*Instructions for the task*: From the first line of the data below, copy each line up to the one containing "-dont_use_dummy_load -sink_clustering_size 6", and include that line too.

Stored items
-- Opening Marker --

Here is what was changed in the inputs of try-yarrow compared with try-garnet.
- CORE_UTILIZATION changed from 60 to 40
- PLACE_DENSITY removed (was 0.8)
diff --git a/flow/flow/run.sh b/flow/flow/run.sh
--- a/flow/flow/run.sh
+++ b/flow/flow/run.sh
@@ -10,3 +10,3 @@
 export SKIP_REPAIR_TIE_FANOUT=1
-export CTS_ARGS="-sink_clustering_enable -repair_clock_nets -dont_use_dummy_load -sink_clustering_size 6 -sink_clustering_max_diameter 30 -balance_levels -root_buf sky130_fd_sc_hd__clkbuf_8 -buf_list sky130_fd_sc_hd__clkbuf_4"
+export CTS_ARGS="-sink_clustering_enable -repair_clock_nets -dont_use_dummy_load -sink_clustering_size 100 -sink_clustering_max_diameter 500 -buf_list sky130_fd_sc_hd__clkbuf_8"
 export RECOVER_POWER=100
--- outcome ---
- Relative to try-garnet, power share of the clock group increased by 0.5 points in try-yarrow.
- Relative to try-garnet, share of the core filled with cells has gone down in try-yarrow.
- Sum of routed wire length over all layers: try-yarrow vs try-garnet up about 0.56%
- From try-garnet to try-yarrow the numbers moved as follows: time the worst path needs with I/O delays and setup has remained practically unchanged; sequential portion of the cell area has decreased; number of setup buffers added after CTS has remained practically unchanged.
This design comes from an exercise in tuning for small area on the open sky130 flow, not from production work.

## jnr10_core
module jnr10_core (
    input  wire        clk,
    input  wire        rst,           
    output reg         mem_req,
    output reg         mem_we,
    output wire [15:0] mem_addr,
    output wire [7:0]  mem_wdata,
    input  wire        mem_ready,
    input  wire [7:0]  mem_rdata,
    output wire        halted,
    output wire        faulted,
    output wire [1:0]  fault_kind,    
    output wire [15:0] fault_info,
    input  wire [3:0]  dbg_sel,       
    output wire [15:0] dbg_data
);
    localparam OP_NOP   = 5'h00, OP_HALT = 5'h01, OP_MOV  = 5'h02, OP_LOAD = 5'h03,
               OP_STORE = 5'h04, OP_ADD  = 5'h05, OP_SUB  = 5'h06, OP_AND  = 5'h07,
               OP_OR    = 5'h08, OP_XOR  = 5'h09, OP_CMP  = 5'h0A, OP_SHL  = 5'h0B,
               OP_SHR   = 5'h0C, OP_JMP  = 5'h0D, OP_JZ   = 5'h0E, OP_JNZ  = 5'h0F,
               OP_JC    = 5'h10, OP_JNC  = 5'h11, OP_JN   = 5'h12, OP_CALL = 5'h13,
  ...
For scale: about 210 flip-flops, about 11000 um^2 of cells after synthesis.
==> flow/config.mk <==
export PLATFORM = sky130hd
export DESIGN_NAME = jnr10_core
export DESIGN_NICKNAME = jnr10_core
export VERILOG_FILES = /design/flow/design.v
export SDC_FILE = /design/flow/constraint.sdc
export NUM_CORES = 4
export LEC_CHECK = 0
export ABC_AREA = 1
export CAP_MARGIN = 20
export CORE_MARGIN = 2
export CORE_UTILIZATION = 40
export PLACE_DENSITY = 0.6
export SLEW_MARGIN = 20
==> flow/constraint.sdc <==
create_clock -name core_clock -period 10.0 [get_ports {clk}]
set_input_delay 2.0000 -clock core_clock [delete_from_list [all_inputs] [get_ports {clk}]]
set_output_delay 2.0000 -clock core_clock [all_outputs]
set_load 0.01 [all_outputs]
standard.sh (not shown) runs the stock make flow with config.mk's settings and CLKGATE_MAP_FILE= SYNTH_SCRIPT=/design/flow/synth_recipe.tcl, a recipe that flattens the netlist after the stock synthesis.
==> flow/flow/run.sh <==
#!/bin/bash
# Standard ORFS layout, except that ABC maps with an area-oriented script
# (flow/area.abc) instead of abc_area.script. Each tool's output goes to
# standard.log.
set -e
here=$PWD
{
  head -n 1 synth_recipe.tcl
  cat <<'EOT'
proc abc {args} {
  set i [lsearch -exact $args -script]
  if {$i >= 0} { lset args [expr {$i + 1}] $::env(MY_ABC_SCRIPT) }
  yosys abc {*}$args
}
EOT
  tail -n +2 synth_recipe.tcl
} > my_synth.tcl
export MY_ABC_SCRIPT=$here/flow/area.abc
bash standard.sh SYNTH_SCRIPT=$here/my_synth.tcl finish > standard.log 2>&1
==> flow/flow/area.abc <==
&get -n
&st
&dch
&nf -R 1000
&put
The first run went through all stages and came out clean.
Background: an optimization exercise with open tools, aiming at small area. Do not read the settings as production practice.
Function was checked by simulation only, so behaviour that the tests miss may differ from the original.
No activity file was given, so power comes from the tool's default toggle rates.

--- flow/constraint.sdc ---
create_clock -name core_clock -period 10.0 [get_ports {clk}]
set_input_delay 2.0000 -clock core_clock [delete_from_list [all_inputs] [get_ports {clk}]]
set_output_delay 2.0000 -clock core_clock [all_outputs]
set_load 0.01 [all_outputs]
--- flow/config.mk ---
export PLATFORM = sky130hd
export DESIGN_NAME = dxl_framer
export DESIGN_NICKNAME = dxl_framer
export VERILOG_FILES = /design/flow/design.v
export SDC_FILE = /design/flow/constraint.sdc
export NUM_CORES = 4
export LEC_CHECK = 0
export CAP_MARGIN = 20
export CORE_MARGIN = 2
export CORE_UTILIZATION = 40
export SLEW_MARGIN = 20
--- flow/design.v ---
module dxl_framer (
    input  wire        clk,
    input  wire        rst,
    input  wire        tick,
    input  wire        start,
    input  wire        open_ok,
    input  wire        acc_valid,
    input  wire [31:0] acc_data,
    input  wire        vel_valid,
    input  wire [31:0] vel_data,
    input  wire        pos_valid,
    input  wire [31:0] pos_data,
    output wire        tx_valid,
    output reg  [7:0]  tx_data,
    output wire        tx_last,
    input  wire        tx_ready,
    input  wire        tx_done,
    input  wire        tx_fail,
    output wire        configured,
    output wire        halted,
    output wire        busy,
    output wire        rpt_valid,
    output wire [1:0]  rpt_code,
    output wire [2:0]  rpt_step
);
  localparam [7:0] DRIVE_MODE_VALUE     = 8'h00;
  localparam [7:0] OPERATING_MODE_VALUE = 8'h04;
  localparam [6:0] SETTLE_CFG_TICKS     = 7'd101;
  localparam [6:0] SETTLE_MOT_TICKS     = 7'd21;
  reg        c_q, b_q, h_q;
  reg  [1:0] k;         
  reg        snd;       
  reg        wt;        
  reg  [6:0] cnt;       
  reg        pend;
  reg        rpt;
  reg [31:0] xa, xv, xp;    
  reg [31:0] sa, sv, sp;    
  reg [15:0] crc;
  assign configured = c_q;
  assign busy       = b_q;
  assign halted     = h_q;
  assign rpt_valid  = rpt;
  assign rpt_code   = h_q ? {snd, ~snd} : 2'd3;
  assign rpt_step   = {1'b0, k};
  wire        any  = acc_valid | vel_valid | pos_valid;
  wire        idle = c_q & ~b_q;
  wire        go   = idle & (pend | any);
  wire [31:0] xa_n = acc_valid ? acc_data : xa;
  wire [31:0] xv_n = vel_valid ? vel_data : xv;
  wire [31:0] xp_n = pos_valid ? pos_data : xp;
  wire [2:0] bitc  = cnt[2:0];
  wire [3:0] bytec = cnt[6:3];
  wire       sending = b_q & snd;
  wire [3:0] last    = c_q ? 4'd15 : 4'd12;
  wire       is_last = (bytec == last);
  wire       is_crc  = c_q ? (bytec[3:1] == 3'b111) : (bytec[3:2] == 2'b11) | (bytec == 4'd11);
  wire       offer   = sending & ~wt & (bitc == 3'd7);
  wire       take    = offer & tx_ready;
  wire       answer  = sending & tx_done;
  assign tx_valid = offer;
  assign tx_last  = is_last;
  reg [31:0] s_k;
  always @(*) begin
    case (k)
      2'd0:    s_k = sa;
      2'd1:    s_k = sv;
      default: s_k = sp;
    endcase
  end
  reg [7:0] addr_lo, cfg_val;
  always @(*) begin
    case ({c_q, k})
      3'b000: begin addr_lo = 8'h40; cfg_val = 8'h00; end
      3'b001: begin addr_lo = 8'h0A; cfg_val = DRIVE_MODE_VALUE; end
      3'b010: begin addr_lo = 8'h0B; cfg_val = OPERATING_MODE_VALUE; end
      3'b011: begin addr_lo = 8'h40; cfg_val = 8'h01; end
      3'b100: begin addr_lo = 8'h6C; cfg_val = 8'h00; end
      3'b101: begin addr_lo = 8'h70; cfg_val = 8'h00; end
      default: begin addr_lo = 8'h74; cfg_val = 8'h00; end
    endcase
  end
  always @(*) begin
    case (bytec)
      4'd0, 4'd1: tx_data = 8'hFF;
      4'd2:       tx_data = 8'hFD;
      4'd5:       tx_data = c_q ? 8'h09 : 8'h06;
      4'd7:       tx_data = 8'h03;
      4'd8:       tx_data = addr_lo;
      4'd10:      tx_data = c_q ? s_k[7:0]   : cfg_val;
      4'd11:      tx_data = c_q ? s_k[15:8]  : crc[7:0];
      4'd12:      tx_data = c_q ? s_k[23:16] : crc[15:8];
      4'd13:      tx_data = s_k[31:24];
      4'd14:      tx_data = crc[7:0];
      4'd15:      tx_data = crc[15:8];
      default:    tx_data = 8'h00;
    endcase
  end
  wire        dbit   = tx_data[~bitc];
  wire        fb     = crc[15] ^ dbit;
  wire [15:0] crc_sh = {crc[14:0], 1'b0} ^ (fb ? 16'h8005 : 16'h0000);
  wire        crc_en = sending & ~wt & ~is_crc & ((bitc != 3'd7) | tx_ready);
  wire [6:0] target = c_q ? SETTLE_MOT_TICKS : SETTLE_CFG_TICKS;
  wire       settled = (cnt == target);
  always @(posedge clk) begin
    if (!sending)
      crc <= 16'h0000;
    else if (crc_en)
      crc <= crc_sh;
    if (go) begin
      sa <= xa_n;
      sv <= xv_n;
      sp <= xp_n;
    end
    if (rst) begin
      c_q  <= 1'b0;
      b_q  <= 1'b0;
      h_q  <= 1'b0;
      k    <= 2'd0;
      snd  <= 1'b0;
      rpt  <= 1'b0;
      pend <= 1'b0;
      xa   <= 32'd0;
      xv   <= 32'd0;
      xp   <= 32'd0;
    end else begin
      xa   <= xa_n;
      xv   <= xv_n;
      xp   <= xp_n;
      pend <= ~idle & (pend | any);
      rpt  <= 1'b0;
      if (~c_q & ~b_q & ~h_q) begin
        if (start) begin
          if (open_ok) begin
            b_q <= 1'b1;
            snd <= 1'b1;
            wt  <= 1'b0;
            cnt <= 7'd0;
          end else begin
            h_q <= 1'b1;
            rpt <= 1'b1;
          end
        end
      end else if (go) begin
        b_q <= 1'b1;
        k   <= 2'd0;
        snd <= 1'b1;
        wt  <= 1'b0;
        cnt <= 7'd0;
      end else if (b_q) begin
        if (snd) begin
          if (answer) begin
            if (tx_fail & ~c_q) begin
              b_q <= 1'b0;
              h_q <= 1'b1;
              rpt <= 1'b1;
            end else begin
              rpt <= tx_fail;
              snd <= 1'b0;
              cnt <= 7'd0;
            end
          end else if (take & is_last) begin
            wt <= 1'b1;
          end else if ((bitc != 3'd7) | take) begin
            cnt <= cnt + 7'd1;
          end
        end else if (settled) begin
          if (k == (c_q ? 2'd2 : 2'd3)) begin
            b_q <= 1'b0;
            c_q <= 1'b1;
          end else begin
            k   <= k + 2'd1;
            snd <= 1'b1;
            wt  <= 1'b0;
            cnt <= 7'd0;
          end
        end else if (tick) begin
          cnt <= cnt + 7'd1;
        end
      end
    end
  end
endmodule
--- flow/run.sh ---
#!/bin/bash
# synth_recipe.tcl (not shown) runs the flow's synth.tcl, then flattens the netlist and writes it again
# the make line also repeats each setting of config.mk as NAME=value (left out here)
make -C /OpenROAD-flow-scripts/flow DESIGN_CONFIG=/design/flow/config.mk WORK_HOME=/design/flow/orfs CLKGATE_MAP_FILE= SYNTH_SCRIPT=/design/flow/synth_recipe.tcl finish
==> results.py, run 1 <==
metrics = {
    "clocking": {
        "clk_path_buf_depth": 3,
        "clock-sinks": 224,
        "cts_htree_levels": 1,
        "tritoncts": "yes",
        "numCtsBuffers": 24,
        "path_clk_slew_ps": 60,
        "cts_resized": 0,
        "cts_root_buffer": "clkbuf_16",
        "ctsHoldBuffers": 0,
        "clk_latency_ps": 520,
        "post_cts_buffers": 0,
    },
    "power_and_ir_drop": {
        "net-switching-power_mw": 0.458,
        "switching_share_pct": 21.7,
        "p_per_area_mw_per_mm2": 176,
        "p_seq_share_pct": 47.6,
        "power.total_mw": 2.11,
        "pwr-share-clk_pct": 43.7,
        "leakage_nw": 4.30,
        "vdd_drop_max_mv": 0.0978,
        "p_comb_share_pct": 8.7,
        "power.internal_mw": 1.65,
    },
    "routing": {
        "via_count": 6543,
        "wl_microns": 23300,
        "viasPerCell": 5.15,
        "wire_per_inst_microns": 18.3,
        "drc_errors": 0,
        "first_iter_violations": 447,
        "ant_nets": 0,
        "firstDrtPassIters": 5,
    },
    "synthesis": {
        "syn-num-nets": 944,
        "yosys.cell_count.top_type": "dfxtp_1",
        "ys_types": 63,
        "synth_area_sq_mm": 0.00973,
        "ys_seq_area_share_pct": 56.8,
        "yosysWarnings": 1,
        "postSynthAreaPerCell_sq_um": 11.7,
        "synthFlopType": "dfxtp_1",
        "synth-edff-count": 104,
        "synthTopCellsByArea": "edfxtp_1 32%, dfxtp_1 25%, mux2_2 11%",
        "netlist_instances": 830,
        "async_flop_share_pct": 0,
        "synth_top_area_share_pct": 32.1,
        "synth_top_area_cell": "edfxtp_1",
        "synth_seq_cells": 224,
        "ys_top_cells_by_count": "120 x dfxtp_1, 104 x edfxtp_1, 99 x nor2b_1, 96 x mux2_2, 48 x nor2_1",
    },
    "layout": {
        "num_antenna_cells": 0,
        "drive_gt1_share_pct": 16.6,
        "final_nets": 1042,
        "areaGrowthSynthToFinish_pct": 23.1,
        "fin_cells": 1270,
    },
    "grt": {
        "grt_pass1_wl_microns": 36500,
        "globalRoute.busiestLayer": "met2",
        "grt_max_degree": 88,
        "antenna_found_initial": 0,
        "grt_pass1_vias": 6501,
        "grt_overflow": 0,
        "gr-usage-met2_pct": 29.8,
        "grt_use_met1_pct": 24.7,
        "grtUsageTotal_pct": 18.1,
        "grtUsageMet3_pct": 3.48,
    },
    "status": {
        "status": "complete, no violations",
    },
    "sta": {
        "rsz0062_at_grt": "false",
        "setup-violations-final": 0,
        "timing.final.ws_setup_ps": 4100,
        "tns_ps": 0,
        "fin_hold_ws_ps": 521,
        "period_share_pct": 59.0,
        "min_period_ps": 5900,
        "maxSlewViolCount": 0,
        "worstMarginPinSlew_ps": 922,
        "relSlewSlack_pct": 38.2,
        "max_freq_ghz": 0.169,
        "fin_worst_skew_ps": 7.21,
        "finalHoldViolCount": 0,
    },
    "critical_path": {
        "slowest_delay_ps": 680,
        "rrSetupSlack_ps": 6480,
        "reg2reg_to": "crc[2]",
        "startpoint_type": "flop",
        "path_cells": "inv_1 > ha_1 > buf_4 > nor2_4 > nand2_1 > a21oi_1 > a21oi_1 > o311ai_0 > clkdlybuf4s50_1",
        "cp_top_family": "buffers and inverters",
        "worst-path-max-fanout": 38,
        "worst_setup_path_end_kind": "output port",
        "cp_data_required_time_ps": 8000,
        "crit_slowest_cell": "o311ai_0",
        "path_buf_inv": 3,
        "r2r-start": "k[1]",
        "worstPathArrival_ps": 3900,
        "worstRegToRegCells": 12,
        "cpMostUsedCell": "a21oi_1",
        "critical_path_class": "reg2out",
    },
    "placed_design": {
        "placed_cells": 1226,
        "io_buffers": 124,
        "place.gp.congestion": 0.873,
        "place_ws_ps": 4710,
        "hpwl_microns": 16400,
    },
    "floorplanning": {
        "fp.dieW_microns": 160,
        "die_h_microns": 160,
        "initial_core_util_pct": 40.4,
        "ios": 126,
        "core_area_sq_mm": 0.0241,
        "rows": 57,
        "dieArea_sq_mm": 0.0256,
    },
    "min_path": {
        "worstHoldStart": "crc[0]",
        "holdPathEnd": "crc[0]",
        "hp-class": "reg2reg",
        "hold_depth": 2,
    },
    "flow_run": {
        "drv_cap": 0,
    },
}
-- power by group through the flow --
stage               clock network (mW)  logic [mW]  registers, mW
global route                     0.980       0.200           1.01
global placement                     0       0.182           1.02
CTS                              0.942       0.185           1.00
detailed placement                   0       0.183           1.02
floorplan                            0       0.111           1.02
finish                           0.923       0.184           1.00
-- layout make-up --
cell class / instances / area, sq um
Inverter: 12 / 45.0
Fill cell: 2253 / 12100
Tap cell: 324 / 405
Sequential cell: 224 / 5530
Clock buffer: 31 / 678
Multi-Input combinational cell: 531 / 3840
Clock inverter: 13 / 168
Timing Repair Buffer: 135 / 1330
-- per-layer routing --
layer	part of all wire, %	wire [microns]
met5	0	0
met4	1.9	443
met3	5.7	1330
met2	46	10800
met1	46	10700
-- flip-flops by register name (all words and copies together) (netlist names) --
name / cells
sv: 32
h_q: 1
k: 2
snd: 1
crc: 16
rpt: 1
xv: 32
pend: 1
cnt: 7
sa: 32
c_q: 1
wt: 1
xa: 32
xp: 32
sp: 32
b_q: 1
-- metrics by stage --
stage,utilization (%),cell area (sq um)
final,49.7,12000
after global routing,49.7,12000
after CTS,49.7,12000
after detailed placement,46.2,11100
after global placement,46.2,11100
after floorplan,-,9730
-- worst max path at each step --
stage               startpoint          to  slack [ps]  cells after the start
finish                    k[1]  tx_data[6]        4100                      9
global route              k[1]  tx_data[6]        3900                      9
CTS                       k[1]  tx_data[6]        4170                      9
detailed placement        k[1]  tx_data[6]        4710                      9
global placement          k[1]  tx_data[6]        4800                      9
floorplan            acc_valid       sa[0]         430                      3
-- tightest hold or removal path, cell delays in order (launching register included) --
cell and delay [ps]:
dfxtp_1 350, nand3_1 80, o21ai_1 50
-- logic make-up after synthesis --
kind of cell,count (synthesis),synth area share (%)
compound gates,142,10.0
xor+xnor,7,0.771
fa+ha+maj,7,0.900
flops,224,56.8
simple gates,259,14.6
other cells,1,0.0385
mux,115,13.1
buf+inv,75,3.86
-- placed cells by master, fill, tap and decap left out, drive strengths merged, types with 3 or more instances in the layout --
| cell type | netlist | routed |
|---|---|---|
| a22oi | 21 | 21 |
| ha | 7 | 7 |
| nor2 | 49 | 49 |
| clkbuf | 33 | 31 |
| bufinv | 0 | 3 |
| a311oi | 10 | 10 |
| nor3b | 3 | 3 |
| o22ai | 6 | 6 |
| nand4b | 4 | 4 |
| mux2i | 19 | 19 |
| or3 | 3 | 3 |
| nand3b | 5 | 5 |
| nand2 | 41 | 41 |
| nor3 | 10 | 10 |
| buf | 30 | 12 |
| clkinv | 0 | 9 |
| o21ai | 29 | 29 |
| a22o | 12 | 12 |
| dfxtp | 120 | 120 |
| xor2 | 4 | 4 |
| nor2b | 99 | 99 |
| a21oi | 30 | 30 |
| inv | 12 | 12 |
| a31oi | 15 | 15 |
| nor4 | 7 | 7 |
| edfxtp | 104 | 104 |
| clkdlybuf4s50 | 0 | 123 |
| mux2 | 96 | 96 |
| nand3 | 19 | 19 |
| and3 | 5 | 5 |
| and2 | 3 | 3 |
==> run 2, diff against run 1 <==
--- a/flow/design.v
+++ b/flow/design.v
@@ -36,6 +36,8 @@
   reg        rpt;
   reg [31:0] xa, xv, xp;    
   reg [31:0] sa, sv, sp;    
+  reg  [2:0] z;             
+  reg  [2:0] sz;            
   reg [15:0] crc;
   assign configured = c_q;
   assign busy       = b_q;
@@ -46,9 +48,7 @@
   wire        any  = acc_valid | vel_valid | pos_valid;
   wire        idle = c_q & ~b_q;
   wire        go   = idle & (pend | any);
-  wire [31:0] xa_n = acc_valid ? acc_data : xa;
-  wire [31:0] xv_n = vel_valid ? vel_data : xv;
-  wire [31:0] xp_n = pos_valid ? pos_data : xp;
+  wire        snap = b_q & c_q & snd & (k == 2'd0) & (cnt == 7'd0);
   wire [2:0] bitc  = cnt[2:0];
   wire [3:0] bytec = cnt[6:3];
   wire       sending = b_q & snd;
@@ -63,9 +63,9 @@
   reg [31:0] s_k;
   always @(*) begin
     case (k)
-      2'd0:    s_k = sa;
-      2'd1:    s_k = sv;
-      default: s_k = sp;
+      2'd0:    s_k = sz[0] ? 32'd0 : sa;
+      2'd1:    s_k = sz[1] ? 32'd0 : sv;
+      default: s_k = sz[2] ? 32'd0 : sp;
     endcase
   end
   reg [7:0] addr_lo, cfg_val;
@@ -107,10 +107,14 @@
       crc <= 16'h0000;
     else if (crc_en)
       crc <= crc_sh;
-    if (go) begin
-      sa <= xa_n;
-      sv <= xv_n;
-      sp <= xp_n;
+    if (acc_valid) xa <= acc_data;
+    if (vel_valid) xv <= vel_data;
+    if (pos_valid) xp <= pos_data;
+    if (snap) begin
+      sa <= xa;
+      sv <= xv;
+      sp <= xp;
+      sz <= z;
     end
     if (rst) begin
       c_q  <= 1'b0;
@@ -120,13 +124,9 @@
       snd  <= 1'b0;
       rpt  <= 1'b0;
       pend <= 1'b0;
-      xa   <= 32'd0;
-      xv   <= 32'd0;
-      xp   <= 32'd0;
+      z    <= 3'b111;
     end else begin
-      xa   <= xa_n;
-      xv   <= xv_n;
-      xp   <= xp_n;
+      z    <= z & ~{pos_valid, vel_valid, acc_valid};
       pend <= ~idle & (pend | any);
       rpt  <= 1'b0;
       if (~c_q & ~b_q & ~h_q) begin
--- a/flow/config.mk
+++ b/flow/config.mk
@@ -7,5 +7,6 @@
 export LEC_CHECK = 0
 export CAP_MARGIN = 20
 export CORE_MARGIN = 2
-export CORE_UTILIZATION = 40
+export CORE_UTILIZATION = 60
+export CTS_BUF_LIST = sky130_fd_sc_hd__clkbuf_4
 export SLEW_MARGIN = 20
==> results.py, run 2 <==
metrics = {
    "status": {
        "status": "complete, no violations",
    },
    "synthesis": {
        "yosysWarnings": 1,
        "syn-num-nets": 726,
        "synth_top_area_cell": "edfxtp_1",
        "synth_top_area_share_pct": 67.0,
        "synth_seq_cells": 230,
        "synthTopCellsByArea": "edfxtp_1 67%, dfxtp_1 5.9%, mux2i_1 2.0%",
        "yosys.cell_count.top_type": "edfxtp_1",
        "ys_types": 64,
        "netlist_instances": 609,
        "synth_area_sq_mm": 0.00909,
        "synthFlopType": "edfxtp_1",
        "postSynthAreaPerCell_sq_um": 14.9,
        "synth-edff-count": 203,
        "ys_seq_area_share_pct": 73.0,
        "async_flop_share_pct": 0,
        "ys_top_cells_by_count": "203 x edfxtp_1, 45 x nor2_1, 28 x nand2_1, 27 x dfxtp_1, 22 x buf_2",
    },
    "critical_path": {
        "cp.depth": 7,
        "crit_slowest_cell": "nor3_4",
        "worstRegToRegCells": 10,
        "worst_setup_path_end_kind": "output port",
        "path_buf_inv": 2,
        "slowest_delay_ps": 880,
        "path_cells": "inv_1 > ha_1 > nor3_4 > a2111oi_0 > o32ai_1 > or4b_1 > clkdlybuf4s50_1",
        "startpoint_type": "flop",
        "cp_data_required_time_ps": 8000,
        "worstPathArrival_ps": 4000,
        "worst-path-max-fanout": 26,
        "critical_path_class": "reg2out",
        "cp_top_family": "simple AND/OR/NAND/NOR gates",
    },
    "layout": {
        "mostFrequentLayoutCell": "edfxtp_1",
        "fin_cells": 990,
        "areaGrowthSynthToFinish_pct": 23.3,
        "final_nets": 883,
        "num_antenna_cells": 0,
        "fill_cells": 900,
        "finalInstanceArea_sq_mm": 0.0112,
        "drive_gt1_share_pct": 14.8,
        "final_cell_mix": "203 x edfxtp_1, 121 x clkdlybuf4s50_1, 87 x clkbuf_4",
    },
    "power_and_ir_drop": {
        "power.total_mw": 1.99,
        "leakage_nw": 3.84,
        "vdd_drop_max_mv": 0.138,
        "p_per_area_mw_per_mm2": 178,
    },
    "grt": {
        "grt_pass1_vias": 6073,
        "grt_overflow": 0,
        "gr-usage-met2_pct": 40.7,
        "grtUsageMet3_pct": 6.28,
        "grt_use_met1_pct": 34.7,
        "grt_max_degree": 84,
        "antenna_found_initial": 0,
        "grtUsageTotal_pct": 25.7,
        "globalRoute.busiestLayer": "met2",
        "grt_pass1_wl_microns": 31800,
    },
    "clocking": {
        "post_cts_buffers": 0,
        "cts_root_buffer": "clkbuf_4",
        "cts_resized": 0,
        "tritoncts": "yes",
        "cts_htree_levels": 2,
        "path_clk_slew_ps": 60,
        "clk_path_buf_depth": 3,
        "ctsHoldBuffers": 0,
        "numCtsBuffers": 57,
        "clk_latency_ps": 670,
        "clock-sinks": 230,
    },
    "routing": {
        "via_count": 5961,
        "wl_microns": 20200,
        "drc_errors": 0,
        "ant_nets": 0,
        "viasPerCell": 6.02,
        "first_iter_violations": 569,
        "firstDrtPassIters": 9,
        "wire_per_inst_microns": 20.4,
    },
    "sta": {
        "fin_worst_skew_ps": 34.1,
        "fin_hold_ws_ps": 415,
        "setup-violations-final": 0,
        "worstMarginPinSlew_ps": 997,
        "rsz0062_at_grt": "false",
        "finalHoldViolCount": 0,
        "tns_ps": 0,
        "maxSlewViolCount": 0,
        "period_share_pct": 60.0,
        "max_freq_ghz": 0.167,
        "relSlewSlack_pct": 33.5,
        "min_period_ps": 6000,
    },
    "floorplanning": {
        "core_area_sq_mm": 0.0146,
        "initial_core_util_pct": 62.1,
        "rows": 44,
        "ios": 126,
        "dieArea_sq_mm": 0.0162,
        "die_h_microns": 127,
        "fp.dieW_microns": 127,
    },
    "placed_design": {
        "place.gp.congestion": 0.940,
        "io_buffers": 124,
        "placed_cells": 890,
        "postPlaceCellArea_sq_mm": 0.0105,
        "hpwl_microns": 13300,
    },
    "min_path": {
        "hp-class": "reg2reg",
        "hold_depth": 0,
    },
    "flow_run": {
        "drv_cap": 0,
    },
}
## run 2: cell count changes after synthesis, sizes merged, moves of 13 or more
cell | previous run | this run
nand2 | 41 | 28
edfxtp | 104 | 203
nor2b | 99 | 5
mux2 | 96 | 2
a22oi | 21 | 1
o21ai | 29 | 14
dfxtp | 120 | 27
clkbuf | 33 | 9
a222oi | 0 | 14
a21oi | 30 | 17
## run 2: logic make-up after synthesis
kind of cell | count (synthesis) | synth area share, %
fa+ha+maj | 10 | 1.38
simple gates | 165 | 9.98
mux | 20 | 2.23
compound gates | 126 | 10.3
flops | 230 | 73.0
other cells | 1 | 0.0412
buf+inv | 51 | 2.49
xor+xnor | 6 | 0.578
## run 2: final cells by class
type                    instances  area, sq um  area share (%)
inverters                      18         67.6           0.603
clock buffers                  87          653            5.82
flip-flops and latches        230         6640            59.2
repair buffers                131         1280            11.5
clock inverters                12         82.6           0.736
multi-input cells             328         2260            20.1
well taps                     184          230            2.05
## run 2: per-stage QoR
step / util [%] / setup WS [ps]
2_1_floorplan: - / 3010
3_3_place_gp: 71.4 / 4790
3_5_place_dp: 71.4 / 4580
4_1_cts: 76.4 / 3860
5_1_grt: 76.6 / 3740
6_report: 76.6 / 4000
## run 2: final timing paths
| check | start | end | slack (ps) |
|---|---|---|---|
| max | k[1] | tx_data[5] | 4000 |
| min | xa[18] | sa[18] | 410 |
| max reg2reg | k[1] | crc[0] | 6290 |
| min reg2reg | xa[18] | sa[18] | 410 |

-- Closing Marker --

*Answer for this exercise*:
Here is what was changed in the inputs of try-yarrow compared with try-garnet.
- CORE_UTILIZATION changed from 60 to 40
- PLACE_DENSITY removed (was 0.8)
diff --git a/flow/flow/run.sh b/flow/flow/run.sh
--- a/flow/flow/run.sh
+++ b/flow/flow/run.sh
@@ -10,3 +10,3 @@
 export SKIP_REPAIR_TIE_FANOUT=1
-export CTS_ARGS="-sink_clustering_enable -repair_clock_nets -dont_use_dummy_load -sink_clustering_size 6 -sink_clustering_max_diameter 30 -balance_levels -root_buf sky130_fd_sc_hd__clkbuf_8 -buf_list sky130_fd_sc_hd__clkbuf_4"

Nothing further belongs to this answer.